Begin with the first line of the entries below. Copy each line exactly, stopping after the one that contains "1-bit XOR: 1".
**** Records shown
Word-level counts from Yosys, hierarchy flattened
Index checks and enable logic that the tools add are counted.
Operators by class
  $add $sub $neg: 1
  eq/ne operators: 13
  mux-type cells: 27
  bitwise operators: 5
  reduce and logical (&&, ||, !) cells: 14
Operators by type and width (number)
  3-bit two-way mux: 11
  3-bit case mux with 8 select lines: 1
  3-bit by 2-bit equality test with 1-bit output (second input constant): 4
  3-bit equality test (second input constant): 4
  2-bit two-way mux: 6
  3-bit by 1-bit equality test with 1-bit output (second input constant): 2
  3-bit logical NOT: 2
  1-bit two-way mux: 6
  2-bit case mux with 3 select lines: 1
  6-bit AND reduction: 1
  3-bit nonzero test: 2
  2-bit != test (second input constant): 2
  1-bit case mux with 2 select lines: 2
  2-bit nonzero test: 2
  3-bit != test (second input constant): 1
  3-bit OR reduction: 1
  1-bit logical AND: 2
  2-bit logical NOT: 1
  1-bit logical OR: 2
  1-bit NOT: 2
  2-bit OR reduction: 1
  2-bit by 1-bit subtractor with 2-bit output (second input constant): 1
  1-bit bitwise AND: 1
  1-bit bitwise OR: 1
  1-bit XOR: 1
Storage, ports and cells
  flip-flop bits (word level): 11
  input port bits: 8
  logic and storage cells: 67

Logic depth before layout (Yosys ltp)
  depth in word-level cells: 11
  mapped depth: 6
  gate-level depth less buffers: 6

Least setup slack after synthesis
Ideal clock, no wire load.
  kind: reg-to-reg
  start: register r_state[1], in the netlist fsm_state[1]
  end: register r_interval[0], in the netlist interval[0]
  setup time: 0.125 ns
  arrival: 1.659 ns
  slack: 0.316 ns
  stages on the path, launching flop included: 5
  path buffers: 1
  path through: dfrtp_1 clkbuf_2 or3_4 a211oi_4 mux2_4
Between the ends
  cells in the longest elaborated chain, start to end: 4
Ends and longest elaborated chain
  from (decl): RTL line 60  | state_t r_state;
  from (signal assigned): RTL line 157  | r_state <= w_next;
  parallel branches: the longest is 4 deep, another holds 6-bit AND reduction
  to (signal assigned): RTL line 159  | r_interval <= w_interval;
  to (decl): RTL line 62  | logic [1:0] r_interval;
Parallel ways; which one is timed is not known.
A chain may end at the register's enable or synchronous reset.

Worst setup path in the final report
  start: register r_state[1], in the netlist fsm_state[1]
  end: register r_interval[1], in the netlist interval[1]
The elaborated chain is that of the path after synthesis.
## config.mk

```make
export PLATFORM = sky130hd
export DESIGN_NAME = riscv_test_monitor
export DESIGN_NICKNAME = d
export VERILOG_FILES = /design/src/rtl/riscv_tb_pkg.sv /design/src/rtl/riscv_test_monitor_shadow.sv /design/src/rtl/riscv_test_monitor.sv
export SDC_FILE = /design/constraint.sdc
export NUM_CORES = 1
export LEC_CHECK = 0
export ABC_AREA = 1
export CAP_MARGIN = 20
export CORE_MARGIN = 1.5
export CORE_UTILIZATION = 48
export DETAILED_ROUTE_END_ITERATION = 8
export PLACE_DENSITY = 0.84
export SLEW_MARGIN = 20
export SYNTH_ARGS = -nofsm -noshare
export SYNTH_HDL_FRONTEND = slang
export SYNTH_SLANG_ARGS = --single-unit
```

## constraint.sdc

```tcl
create_clock -name clk -period 2.33 [get_ports clk]
set_clock_uncertainty 0.15 [all_clocks]
set_input_delay 0.233 -clock clk [delete_from_list [all_inputs] [get_ports clk]]
set_output_delay 0.233 -clock clk [all_outputs]
set_load 0.05 [all_outputs]
```
File: config.mk
export PLATFORM = sky130hd
export DESIGN_NAME = axi_tdd_mw_core_flat
export DESIGN_NICKNAME = d
export VERILOG_FILES = /design/src/rtl/axi_tdd_mw_core_if.sv /design/src/rtl/axi_tdd_mw_core.sv /design/src/flat_wrapper.sv
export SDC_FILE = /design/constraint.sdc
export NUM_CORES = 2
export LEC_CHECK = 0
export CAP_MARGIN = 20
export CORE_AREA = 2 2 476 478
export CTS_BUF_LIST = sky130_fd_sc_hd__clkbuf_8
export CTS_CLUSTER_DIAMETER = 120
export CTS_CLUSTER_SIZE = 14
export DETAILED_ROUTE_END_ITERATION = 8
export DIE_AREA = 0 0 478 480
export GPL_ROUTABILITY_DRIVEN = 1
export PLACE_DENSITY_LB_ADDON = 0.12
export SLEW_MARGIN = 20
export SYNTH_ARGS = -nofsm -noshare
export SYNTH_HDL_FRONTEND = slang
export SYNTH_SLANG_ARGS = --single-unit
File: constraint.sdc
create_clock -name clk -period 8.35 [get_ports clk]
set_clock_uncertainty 0.1 [all_clocks]
set_input_delay 1.2525 -clock clk [delete_from_list [all_inputs] [get_ports clk]]
set_output_delay 1.2525 -clock clk [all_outputs]
set_load 0.02 [all_outputs]
File: src/rtl/axi_tdd_mw_core_if.sv
// rtl/axi_tdd_mw_core_if.sv - register-map config/status and pin bundle for axi_tdd_mw_core
// master = register map side (drives config, reads status); slave = timing core.
interface axi_tdd_mw_core_if #(
   parameter int CHANNEL_COUNT     = 8,
   parameter int WINDOW_COUNT      = 2,
   parameter int REGISTER_WIDTH    = 32,
   parameter int BURST_COUNT_WIDTH = 32
);
   localparam int WIN_TOTAL = CHANNEL_COUNT * WINDOW_COUNT;

   logic                                  tdd_enable;
   logic                                  tdd_sync;
   logic                                  tdd_stop;
   logic [BURST_COUNT_WIDTH-1:0]          burst_count;
   logic [REGISTER_WIDTH-1:0]             startup_delay;
   logic [REGISTER_WIDTH-1:0]             frame_length;
   logic [CHANNEL_COUNT-1:0]              ch_en;
   logic [CHANNEL_COUNT-1:0]              ch_pol;
   logic [WIN_TOTAL-1:0]                  win_en;
   logic [WIN_TOTAL*REGISTER_WIDTH-1:0]   ch_on;
   logic [WIN_TOTAL*REGISTER_WIDTH-1:0]   ch_off;

   logic [1:0]                            tdd_cstate;
   logic                                  tdd_active;
   logic [REGISTER_WIDTH-1:0]             tdd_counter;
   logic [BURST_COUNT_WIDTH-1:0]          tdd_frame_count;
   logic                                  tdd_endof_frame;
   logic [CHANNEL_COUNT-1:0]              tdd_channel;

   modport master (
      output tdd_enable, tdd_sync, tdd_stop, burst_count, startup_delay, frame_length,
             ch_en, ch_pol, win_en, ch_on, ch_off,
      input  tdd_cstate, tdd_active, tdd_counter, tdd_frame_count, tdd_endof_frame,
             tdd_channel
   );

   modport slave (
      input  tdd_enable, tdd_sync, tdd_stop, burst_count, startup_delay, frame_length,
             ch_en, ch_pol, win_en, ch_on, ch_off,
      output tdd_cstate, tdd_active, tdd_counter, tdd_frame_count, tdd_endof_frame,
             tdd_channel
   );
endinterface
### config.mk
export PLATFORM = sky130hd
export DESIGN_NAME = dec_trigger_csr
export DESIGN_NICKNAME = d
export VERILOG_FILES = /design/src/rtl/swerv_types.sv /design/src/rtl/dec_trig_chain.sv /design/src/rtl/dec_trigger_csr.sv
export SDC_FILE = /design/constraint.sdc
export NUM_CORES = 1
export LEC_CHECK = 0
export CAP_MARGIN = 20
export CORE_AREA = 3 3 175 134
export DETAILED_ROUTE_END_ITERATION = 16
export DIE_AREA = 0 0 178 137
export MAX_ROUTING_LAYER = met4
export PLACE_DENSITY = 0.74
export SETUP_SLACK_MARGIN = 0.3
export SYNTH_ARGS = -nofsm -noshare
export SYNTH_HDL_FRONTEND = slang
export SYNTH_HIERARCHICAL = 1
export SYNTH_SLANG_ARGS = --single-unit
### constraint.sdc
create_clock -name clk -period 5.25 [get_ports clk]
set_clock_uncertainty 0.1 [all_clocks]
set_input_delay 0.7875 -clock clk [delete_from_list [all_inputs] [get_ports clk]]
set_output_delay 0.7875 -clock clk [all_outputs]
set_load 0.005 [all_outputs]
********
> [Answer section]
Word-level counts from Yosys, hierarchy flattened
Index checks and enable logic that the tools add are counted.
Operators by class
  $add $sub $neg: 1
  eq/ne operators: 13
  mux-type cells: 27
  bitwise operators: 5
  reduce and logical (&&, ||, !) cells: 14
Operators by type and width (number)
  3-bit two-way mux: 11
  3-bit case mux with 8 select lines: 1
  3-bit by 2-bit equality test with 1-bit output (second input constant): 4
  3-bit equality test (second input constant): 4
  2-bit two-way mux: 6
  3-bit by 1-bit equality test with 1-bit output (second input constant): 2
  3-bit logical NOT: 2
  1-bit two-way mux: 6
  2-bit case mux with 3 select lines: 1
  6-bit AND reduction: 1
  3-bit nonzero test: 2
  2-bit != test (second input constant): 2
  1-bit case mux with 2 select lines: 2
  2-bit nonzero test: 2
  3-bit != test (second input constant): 1
  3-bit OR reduction: 1
  1-bit logical AND: 2
  2-bit logical NOT: 1
  1-bit logical OR: 2
  1-bit NOT: 2
  2-bit OR reduction: 1
  2-bit by 1-bit subtractor with 2-bit output (second input constant): 1
  1-bit bitwise AND: 1
  1-bit bitwise OR: 1
  1-bit XOR: 1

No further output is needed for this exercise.